Hydrodynamic jet technologies have emerged as a promising approach for advanced wastewater treatment, offering engineering advantages through operational efficiency and system simplicity. As a critical review, this work examines three major hydrodynamic approaches—atomized jets, cavitation jets, and pulsed-jet systems—and analyzes their degradation mechanisms and practical applications in pollutant abatement. By systematically evaluating current research trends, this review elucidates the synergistic interplay between hydrodynamic effects, including turbulent shear, microbubble implosion, and reactive radical generation, and contaminant-decomposition pathways. Quantitative evidence from the reviewed literature further reveals significant performance enhancements achieved by these technologies. Optimized cavitating jets (e.g., at an inlet pressure of 10 MPa) coupled with synergistic advanced oxidation processes, such as UV/Fenton, can achieve chemical oxygen demand (COD) removal rates of nearly 80% (up to 79.92%) in refractory antibiotic wastewater. Similarly, the integration of ultrasonic atomization with modified photocatalysis (e.g., Ag/CB-TiO2) increases the degradation efficiency of hydrophobic organics from 40% to 65%. Furthermore, the application of high-pressure jets in conventional activated sludge processes demonstrates notable cost-effectiveness by reducing waste activated sludge by 65% and decreasing aeration airflow rates by 35% through enhanced microbubble oxygenation.

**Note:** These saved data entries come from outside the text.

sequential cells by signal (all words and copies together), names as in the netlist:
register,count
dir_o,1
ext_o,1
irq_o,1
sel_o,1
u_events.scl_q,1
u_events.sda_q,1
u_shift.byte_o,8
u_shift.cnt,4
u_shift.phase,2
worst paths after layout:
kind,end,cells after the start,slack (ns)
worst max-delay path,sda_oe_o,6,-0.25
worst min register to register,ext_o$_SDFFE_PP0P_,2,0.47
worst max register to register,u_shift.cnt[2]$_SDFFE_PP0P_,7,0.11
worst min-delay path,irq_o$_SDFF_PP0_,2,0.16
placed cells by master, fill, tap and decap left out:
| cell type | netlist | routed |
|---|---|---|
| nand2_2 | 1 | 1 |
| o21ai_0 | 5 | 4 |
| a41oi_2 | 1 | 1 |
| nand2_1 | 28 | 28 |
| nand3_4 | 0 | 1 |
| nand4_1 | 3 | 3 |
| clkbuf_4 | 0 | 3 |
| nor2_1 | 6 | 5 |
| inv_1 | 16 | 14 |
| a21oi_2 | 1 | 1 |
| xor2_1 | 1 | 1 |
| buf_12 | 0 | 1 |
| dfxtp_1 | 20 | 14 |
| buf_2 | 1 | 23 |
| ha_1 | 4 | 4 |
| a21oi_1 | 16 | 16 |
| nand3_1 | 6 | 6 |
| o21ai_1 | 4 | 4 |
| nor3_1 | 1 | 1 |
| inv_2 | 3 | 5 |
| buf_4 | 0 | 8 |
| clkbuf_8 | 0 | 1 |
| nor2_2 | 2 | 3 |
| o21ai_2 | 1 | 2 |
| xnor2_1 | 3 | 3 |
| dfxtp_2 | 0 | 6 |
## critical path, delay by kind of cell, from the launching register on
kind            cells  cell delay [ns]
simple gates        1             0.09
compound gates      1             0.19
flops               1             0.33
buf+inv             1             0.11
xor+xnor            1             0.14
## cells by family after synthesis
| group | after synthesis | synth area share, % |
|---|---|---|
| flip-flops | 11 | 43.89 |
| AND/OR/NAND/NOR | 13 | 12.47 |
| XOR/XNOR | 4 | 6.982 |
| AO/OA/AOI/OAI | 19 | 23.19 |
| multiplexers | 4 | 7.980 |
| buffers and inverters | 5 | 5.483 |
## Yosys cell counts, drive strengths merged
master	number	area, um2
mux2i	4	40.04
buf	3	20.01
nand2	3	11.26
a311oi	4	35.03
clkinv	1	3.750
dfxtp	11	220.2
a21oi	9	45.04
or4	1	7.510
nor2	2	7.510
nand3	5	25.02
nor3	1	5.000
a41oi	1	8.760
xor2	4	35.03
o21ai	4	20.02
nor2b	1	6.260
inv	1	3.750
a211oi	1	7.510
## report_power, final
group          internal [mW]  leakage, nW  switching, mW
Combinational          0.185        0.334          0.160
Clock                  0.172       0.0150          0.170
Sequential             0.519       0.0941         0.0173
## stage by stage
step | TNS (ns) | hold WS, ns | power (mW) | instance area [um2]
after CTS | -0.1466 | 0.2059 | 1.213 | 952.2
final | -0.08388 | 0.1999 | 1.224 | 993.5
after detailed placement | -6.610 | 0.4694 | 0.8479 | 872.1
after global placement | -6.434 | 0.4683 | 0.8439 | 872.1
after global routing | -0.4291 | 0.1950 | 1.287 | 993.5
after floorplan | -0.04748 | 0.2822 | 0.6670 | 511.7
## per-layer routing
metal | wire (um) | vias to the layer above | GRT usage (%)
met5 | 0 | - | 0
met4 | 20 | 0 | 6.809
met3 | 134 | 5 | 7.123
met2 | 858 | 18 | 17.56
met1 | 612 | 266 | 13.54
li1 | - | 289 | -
### src/rtl/tlb_reg_ctrl.sv
module tlb_reg_ctrl #(
  parameter int DW       = 32,
  parameter int IDX_BITS = 8,
  parameter int TID_BITS = 8,
  parameter int RN_BITS  = 3,
  parameter logic [31:0] VPN_MASK = 32'hFFFF_FC00
) (
  input  logic                clk,
  input  logic                rst_n,
  input  logic [1:0]          mmu_mode,
  input  logic [1:0]          acc_lvl,
  input  logic                rd_en,
  input  logic                wr_en,
  input  logic [RN_BITS-1:0]  reg_num,
  input  logic                ext,
  input  logic [DW-1:0]       wdata,
  output logic [DW-1:0]       rd_data,
  output logic [IDX_BITS-1:0] ent_idx,
  input  logic [DW-1:0]       ent_rd_tag,
  input  logic [2*DW-1:0]     ent_rd_lo,
  input  logic [TID_BITS-1:0] ent_rd_tid,
  output logic                ent_we_tag,
  output logic                ent_we_lo,
  output logic                ent_we_up,
  output logic [DW-1:0]       ent_wdata,
  output logic [TID_BITS-1:0] ent_wtid,
  output logic                srch_req,
  output logic [DW-1:0]       srch_vpn,
  input  logic                srch_hit,
  input  logic [IDX_BITS-1:0] srch_idx,
  output logic [TID_BITS-1:0] pid_o,
  output logic [DW-1:0]       zone_o
);
  localparam logic [RN_BITS-1:0] RN_LO  = RN_BITS'(0);
  localparam logic [RN_BITS-1:0] RN_HI  = RN_BITS'(1);
  localparam logic [RN_BITS-1:0] RN_PID = RN_BITS'(2);
  localparam logic [RN_BITS-1:0] RN_ZPR = RN_BITS'(3);
  localparam logic [RN_BITS-1:0] RN_IDX = RN_BITS'(4);
  localparam logic [RN_BITS-1:0] RN_SX  = RN_BITS'(5);
  localparam int MSB = DW - 1;

  logic [DW-1:0] idx_q, pid_q, zpr_q;

  logic mmu_on, go, rd_priv, wr_priv;
  assign mmu_on  = (mmu_mode >= 2'd2) && (acc_lvl != 2'd0);
  assign go      = mmu_on && (!ext || reg_num == RN_LO);
  assign rd_priv = acc_lvl[0];
  assign wr_priv = acc_lvl[1];

  logic wr_go, pid_wr, zpr_wr, idx_wr, tid_load;
  assign wr_go    = wr_en && go;
  assign pid_wr   = wr_go && reg_num == RN_PID && wr_priv;
  assign zpr_wr   = wr_go && reg_num == RN_ZPR && wr_priv;
  assign idx_wr   = wr_go && reg_num == RN_IDX;
  assign tid_load = rd_en && go && reg_num == RN_HI && rd_priv;

  assign ent_we_tag = wr_go && reg_num == RN_HI;
  assign ent_we_lo  = wr_go && reg_num == RN_LO && !ext;
  assign ent_we_up  = wr_go && reg_num == RN_LO && ext;
  assign ent_wdata  = wdata;
  assign ent_wtid   = pid_q[TID_BITS-1:0];
  assign srch_req   = wr_go && reg_num == RN_SX && wr_priv;
  assign srch_vpn   = wdata & VPN_MASK;

  assign ent_idx = idx_q[IDX_BITS-1:0];
  assign pid_o   = pid_q[TID_BITS-1:0];
  assign zone_o  = zpr_q;

  always_comb begin
    rd_data = '0;
    if (go) begin
      case (reg_num)
        RN_LO:   if (rd_priv) rd_data = ext ? ent_rd_lo[2*DW-1:DW] : ent_rd_lo[DW-1:0];
        RN_HI:   if (rd_priv) rd_data = ent_rd_tag;
        RN_PID:  if (rd_priv) rd_data = pid_q;
        RN_ZPR:  if (rd_priv) rd_data = zpr_q;
        RN_IDX:  rd_data = idx_q;
        default: rd_data = '0;
      endcase
    end
  end

  always_ff @(posedge clk) begin
    if (!rst_n) begin
      idx_q <= '0;
      pid_q <= '0;
      zpr_q <= '0;
    end else begin
      if (idx_wr)
        idx_q <= {idx_q[MSB], wdata[MSB-1:0]};
      else if (srch_req)
        idx_q <= srch_hit ? DW'(srch_idx) : (idx_q | (DW'(1) << MSB));
      if (pid_wr)
        pid_q <= wdata;
      else if (tid_load)
        pid_q <= DW'(ent_rd_tid);
      if (zpr_wr)
        zpr_q <= wdata;
    end
  end
endmodule

### config.mk
export PLATFORM = sky130hd
export DESIGN_NAME = tlb_reg_ctrl
export DESIGN_NICKNAME = d
export VERILOG_FILES = /design/src/rtl/tlb_reg_ctrl.sv
export SDC_FILE = /design/constraint.sdc
export NUM_CORES = 1
export LEC_CHECK = 0
export ABC_AREA = 1
export BUFFER_PORTS_ARGS = -buffer_cell sky130_fd_sc_hd__buf_2
export CAP_MARGIN = 10
export CORE_MARGIN = 3
export CORE_UTILIZATION = 40
export CTS_BUF_LIST = sky130_fd_sc_hd__clkbuf_2
export DETAILED_ROUTE_END_ITERATION = 7
export PLACE_DENSITY_LB_ADDON = 0.2
export SYNTH_ARGS = -nofsm -noshare
export SYNTH_HDL_FRONTEND = slang
export SYNTH_SLANG_ARGS = --single-unit
### constraint.sdc
create_clock -name clk -period 2.9 [get_ports clk]
set_clock_uncertainty 0.2 [all_clocks]
set_input_delay 0 -clock clk [delete_from_list [all_inputs] [get_ports clk]]
set_output_delay 0 -clock clk [all_outputs]
set_load 0.1 [all_outputs]
==> key figures, run 1 <==
Synth
  • Multiplexer share of the synthesized area: 0%
  • Yosys reg bits: 96
  • Top FF cell, synth: dfxtp_1
  • Asr flop ratio synth: 0%
  • Yosys synthesis warning count: 0
  • Sequential area share after synthesis: 31.3%
  • Post-Synth Adder-Cell Area: 0%
  • Post-Syn Area: around 6100 µm²
  • Distinct cells, synth: 25
  • Compound-Gate Fraction of Synth Area: 12.0%
  • Cells after synthesis: 995
  • Synth Area in Simple Gates: ~39%
  • Post-Synth XOR/XNOR Area: 0%
  • Syn Area/Cell: between 6 and 7 µm²
  • Largest family of logic cells by synthesized area: simple AND/OR/NAND/NOR gates
  • Count of flip-flops with a built-in enable after synthesis: 0

Place
  • I/O Buffers: 301
  • DP Area: 7670 µm²
  • Post-Place Worst Slack: 0.692 ns
  • Post-DP HPWL: 15800 µm
  • Placer Congestion: approximately 0.85

Critical path
  • Data arrival, critical path: about 3.2 ns
  • Worst Setup Path Type: primary input to register
  • Required @ worst endpoint: 3.23 ns
  • Top Family by Delay on Critical Path: buffers and inverters
  • Most frequent cell on the critical path: dlygate4sd3_1
  • Crit. End Element: register
  • R2R Path Start: pid_q[17]
  • Critical R2R Capture: pid_q[17]
  • Critical-path cell with the highest stage delay: dlygate4sd3_1
  • Reg2Reg Depth: 3
  • Critical Path Start Type: primary input
  • Crit path from: acc_lvl[0]
  • R2R Setup Slk: 1.41 ns
  • CP endpoint: pid_q[17]
  • Crit-path cells: dlygate4sd3_1, buf_2, buf_6, o21ai_0, dlygate4sd3_1, a21oi_2, nand2_1, buf_4, nand3_1, a21oi_1, dlygate4sd3_1
  • Crit path buffers/inverters: 6
  • Max incr delay on CP: 0.63 ns
  • Max FO, Critical Path: 47
  • Crit. path cell count: 11

Pwr
  • VDD IR max: 239 µV
  • PD cells: 344 nW/µm²
  • Leakage: 4.33 nW

Global routing
  • Largest net degree at the start of global routing: 55
  • GRT Util Overall: ~29%
  • Gr busiest metal: met2
  • Overflow after GRT: 0
  • Met1 Usage GRT: between 30 and 40%
  • Met3 Resource Use GR: 4.79%
  • Vias in the first global route: 7434
  • Global-route wire length before repair: 38100 µm
  • Initial antenna violation count: 2
  • Global Route met2 Usage: 51.5%

Clock tree
  • Clk_lat worst skew: ~0.57 ns
  • H-tree lvl count: 3
  • Clk slew on worst S/H paths: 0.28 ns
  • Setup bufs post-CTS: 0
  • Clk buf depth: 2
  • Root buffer cell: clkbuf_2
  • CTS buffer count: 9
  • TritonCTS clock tree: yes
  • # clock sinks: 96

Timing
  • Hold WS: 0.0493 ns
  • Min Clock Period, post-route: 2.90 ns
  • Slew HR: between 20 and 30%
  • Fin. max-slew vios: 0
  • Final worst slack: -0.00443 ns
  • Max Freq: 344 MHz
  • Period utilization: 100%
  • Worst-Margin Slew: 1.05 ns
  • Final setup fails: 1
  • Fin. Hold Viols: 0

Detailed routing
  • DRC: 0
  • Drt first pass iters: 5
  • DR iter-0 viols: 637
  • Final wirelength: roughly 26000 µm
  • Vias: 7798
  • Wirelength per Cell: 17.2 µm
  • ANT nets after route: 0
  • Via density per instance: 5.22

Finish
  • Multi-input logic area: 3210 µm²
  • Final instance area: 9060 µm²
  • Most frequent cells in the layout: nand2_1, buf_2, dlygate4sd3_1, nand3_1, nor2_1
  • Commonest non-fill, non-tap cell in the layout: nand2_1
  • Share of cells above drive strength 1: 27.1%
  • Fill cells: 1421
  • Area added between synthesis and finish: 47.6%
  • Final nets: 1463
  • Register Area: 1920 µm²

Min path
  • Worst hold path type: primary input to register

Die
  • Row cnt: 44
  • Io pins: between 300 and 400
  • Core ar.: ~15000 µm²
  • Initial core utilization: between 40% and 50%
  • Die Y: between 100 and 150 µm
  • Die Span X: about 130 µm
  • Die area: 16900 µm²

Flow run
  • Max-cap violations: 0

Outcome
  • Status: finished with violations
  • Failing checks: negative setup slack
state kept, by name, summed over array words and instances, names as in the netlist:
name and count:
idx_q 32, pid_q 32, zone_o 32
area by class of cell:
class	instances	share of cell area (%)
Multi-Input combinational cell	723	35.4
Sequential cell	96	21.2
Timing Repair Buffer	447	38.1
Clock inverter	6	0.939
Inverter	29	1.23
Clock buffer	9	0.497
Tap cell	184	2.54
Antenna cell	1	0.0276
worst min-delay path by stage:
stage	slack [ns]	cells after the start	startpoint	end
after detailed placement	0.1	3	wdata[8]	idx_q[8]
after global routing	0.04	4	wdata[11]	zone_o[11]
final	0.05	4	wdata[12]	pid_q[12]
after floorplan	-0.07	2	rst_n	pid_q[6]
after CTS	0.001	4	wdata[11]	zone_o[11]
after global placement	0.09	3	wdata[20]	idx_q[20]
layer usage:
layer	wire, µm	vias up
li1	-	3757
met1	10100	3590
met2	13000	397
met3	2010	52
met4	661	2
met5	7	-
cell families (layout without fill, tap and decap cells):
group	after synthesis	after routing
DFF	96	96
buffers and inverters	185	491
and+or+nand+nor	576	576
AOI/OAI and AO/OA	137	137
other	1	11
power by group:
group          internal, mW  total (mW)  leakage [nW]  switching, mW
registers              1.33        1.34         0.774        0.00631
clock network         0.277       0.760        0.0754          0.483
logic                 0.281        1.02          3.48          0.738
total                  1.89        3.12          4.33           1.23
worst min-delay path, cell delays in order:
cell and delay (ns):
dlygate4sd3_1 0.53, buf_2 0.15, nand3_1 0.08, a21oi_1 0.06
cells in the mapped netlist (2+ instances only):
cell type	n	share of area [%]
a22oi_1	19	2.3
clkbuf_1	42	2.6
buf_2	17	1.4
nand4_1	21	2.1
inv_1	22	1.3
inv_2	5	0.31
o21ai_0	41	3.3
buf_4	93	11
nand2_1	307	19
o21ai_1	8	0.65
nor2_1	116	7.1
nand2_2	3	0.31
buf_1	4	0.24
dfxtp_1	96	31
nand3_1	123	10
nor2_4	2	0.37
a21oi_1	68	5.5
timing repair:
action	CTS	global route
resized for setup	0	4
endpoints found under the hold margin	96	7
setup endpoints to repair	0	22
hold buffers	122	3
metrics by stage:
step | setup TNS [ns] | power, mW | cells | utilization (%)
global route | -0.0866 | 3.22 | 1495 | 61.4
floorplan | 0 | 2.05 | 1004 | -
finish | -0.00443 | 3.12 | 1495 | 61.4
global placement | 0 | 2.26 | 1355 | 52.0
detailed placement | 0 | 2.26 | 1355 | 52.0
CTS | 0 | 3.11 | 1492 | 61.2
No activity file was read; power rests on OpenSTA's default activity.
==> run 2: changes to the inputs <==
- TNS_END_PERCENT: unset -> 5
==> key figures, run 2 (same netlist as run 1, synthesis figures left out) <==
Place
  • Placed cell count: 1355 (unchanged)
  • DP Area: 7670 µm² (unchanged)
  • Placer Congestion: 0.852 (unchanged)
  • I/O Buffers: 301 (unchanged)
  • Post-DP HPWL: 15800 µm (unchanged)

Die
  • Io pins: 313 (unchanged)
  • Die Y: 130 µm (unchanged)
  • Core ar.: 14800 µm² (unchanged)
  • Die Span X: 130 µm (unchanged)
  • Die area: 16900 µm² (unchanged)
  • Initial core utilization: 41.6% (unchanged)
  • Row cnt: 44 (unchanged)

Timing
  • Final worst slack: -0.0146 ns (-0.0102 ns)
  • Fin. Hold Viols: 0 (unchanged)
  • Worst-Margin Slew: 1.04 ns (-0.0145 ns)
  • Hold WS: 0.0440 ns (-0.00532 ns)
  • Min Clock Period, post-route: 2.91 ns (+0.0102 ns)
  • Slew HR: 30.9% (+0.97 points)
  • Setup TNS: -0.0146 ns (-0.0102 ns)
  • RSZ-0062 raised after global routing: yes
  • Max Freq: 343 MHz (-0.35%)
  • Final setup fails: 1 (unchanged)
  • Period utilization: 101% (+0.35 points)
  • Fin. max-slew vios: 0 (unchanged)

Global routing
  • Vias in the first global route: 7434 (unchanged)
  • GRT Util Overall: 28.8% (unchanged)
  • Initial antenna violation count: 2 (unchanged)
  • Overflow after GRT: 0 (unchanged)
  • Global-route wire length before repair: 38100 µm (unchanged)
  • Largest net degree at the start of global routing: 55 (unchanged)

Pwr
  • PD cells: 345 nW/µm² (+0.21%)
  • Leakage: 4.32 nW (-0.21%)
  • VDD IR max: 237 µV (-0.43%)

Critical path
  • Worst Setup Path Type: primary input to register
  • R2R Setup Slk: 1.43 ns (+0.02 ns)
  • Max FO, Critical Path: 13 (-72%)
  • Critical Path Start Type: primary input
  • Data arrival, critical path: 3.28 ns (+0.05 ns)
  • Required @ worst endpoint: 3.26 ns (+0.03 ns)
  • Crit. End Element: register

Detailed routing
  • Wirelength per Cell: 17.1 µm (-0.58%)
  • Via density per instance: 5.25 (+0.63%)
  • DRC: 0 (unchanged)
  • Final wirelength: 25600 µm (-0.71%)
  • Vias: 7837 (+0.50%)
  • DR iter-0 viols: 548 (-14%)
  • Drt first pass iters: 8 (+3)
  • ANT nets after route: 0 (unchanged)

Min path
  • Worst hold path type: primary input to register

Clock tree
  • Clk buf depth: 2 (unchanged)
  • H-tree lvl count: 3 (unchanged)
  • TritonCTS clock tree: yes
  • # clock sinks: 96 (unchanged)
  • Clk slew on worst S/H paths: 0.28 ns (about the same)
  • Root buffer cell: clkbuf_2
  • CTS buffer count: 9 (unchanged)
  • Clk_lat worst skew: 0.58 ns (about the same)

Flow run
  • Max-cap violations: 0 (unchanged)

Finish
  • Final instance area: 9040 µm² (-0.26%)
  • Area added between synthesis and finish: 47.3%
  • Most frequent cells in the layout: nand2_1, buf_2, nand3_1, dlygate4sd3_1, nor2_1
  • Final std cells w/o fill: 1493 (-0.13%)
  • Fill cells: 1420 (-0.070%)
  • Final nets: 1461 (-0.14%)
  • Commonest non-fill, non-tap cell in the layout: nand2_1
  • Share of cells above drive strength 1: 27.1% (+0.041 points)

Outcome
  • Failing checks: negative setup slack
  • Status: finished with violations
==> run 2: cell types whose count changed in the layout (fill, tap and decap cells not counted), sizes merged <==
| cell | previous run | this run |
|---|---|---|
| dlygate4sd3 | 124 | 122 |
==> run 2: worst max-delay path, stage by stage <==
cell and delay (ns):
dlygate4sd3_1 0.53, buf_2 0.12, inv_1 0.05, nor2_2 0.16, nand2_2 0.10, nor2_4 0.12, dlygate4sd3_1 0.59, buf_4 0.22
nand3_1 0.08, dlygate4sd3_1 0.58, a21oi_1 0.14, dlygate4sd3_1 0.58
==> run 2: routing by layer <==
| layer | GRT usage [%] | vias up | routed length, µm | part of all wire, % |
|---|---|---|---|---|
| met3 | 4.79 | 66 | 1980 | 7.7 |
| li1 | - | 3753 | - | - |
| met2 | 51.5 | 409 | 12800 | 50 |
| met5 | 0 | - | 7 | 0.027 |
| met4 | 11.5 | 2 | 745 | 2.9 |
| met1 | 34.2 | 3607 | 10100 | 39 |
==> run 2: layout make-up <==
cell class | count | area, µm² | share of cell area [%]
Clock inverter | 6 | 85.1 | 0.941
Inverter | 29 | 111 | 1.23
Timing Repair Buffer | 445 | 3430 | 38.0
Sequential cell | 96 | 1920 | 21.3
Multi-Input combinational cell | 723 | 3210 | 35.5
Tap cell | 184 | 230 | 2.55
Antenna cell | 1 | 2.50 | 0.0277
Clock buffer | 9 | 45.0 | 0.498
==> run 2: path summary, 6_finish.rpt <==
kind	startpoint	to	cells past startpoint
setup / recovery	mmu_mode[1]	pid_q[17]	12
hold / removal	wdata[12]	pid_q[12]	4
setup reg to reg	pid_q[17]	pid_q[17]	3
hold reg to reg	idx_q[10]	idx_q[10]	2
==> run 2: through the flow <==
step	util (%)	power [mW]	setup slack (ns)
CTS	61.2	3.11	0.0952
floorplan	-	2.05	0.0107
global route	61.3	3.22	-0.0616
detailed placement	52.0	2.26	0.692
finish	61.3	3.12	-0.0146
global placement	52.0	2.26	0.749
==> run 2: what timing repair did <==
item,4_1_cts,5_1_grt
resized for setup,0,3
buffers inserted,0,0
hold endpoints to repair,96,0
endpoints found under the setup margin,0,22
hold buffers,122,0
==> run 2: power breakdown <==
group	leakage, nW	switching, mW	internal, mW
clock	0.0754	0.486	0.277
combinational	3.47	0.736	0.279
sequential	0.774	0.00633	1.33
total	4.32	1.23	1.89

The review further discusses innovative applications of these hydrodynamic technologies, including: (1) design optimization of reactor configurations for specific pollutant categories (persistent organics, bio-recalcitrant compounds, and micropollutants); (2) performance benchmarking against conventional treatment modalities; and (3) development of hybrid systems integrating hydrodynamic cavitation with complementary processes, such as advanced oxidation, catalytic treatment, and biological augmentation. By synthesizing cross-disciplinary insights from environmental engineering, fluid dynamics, and process intensification research, this work provides a foundational framework for the design of next-generation wastewater treatment systems.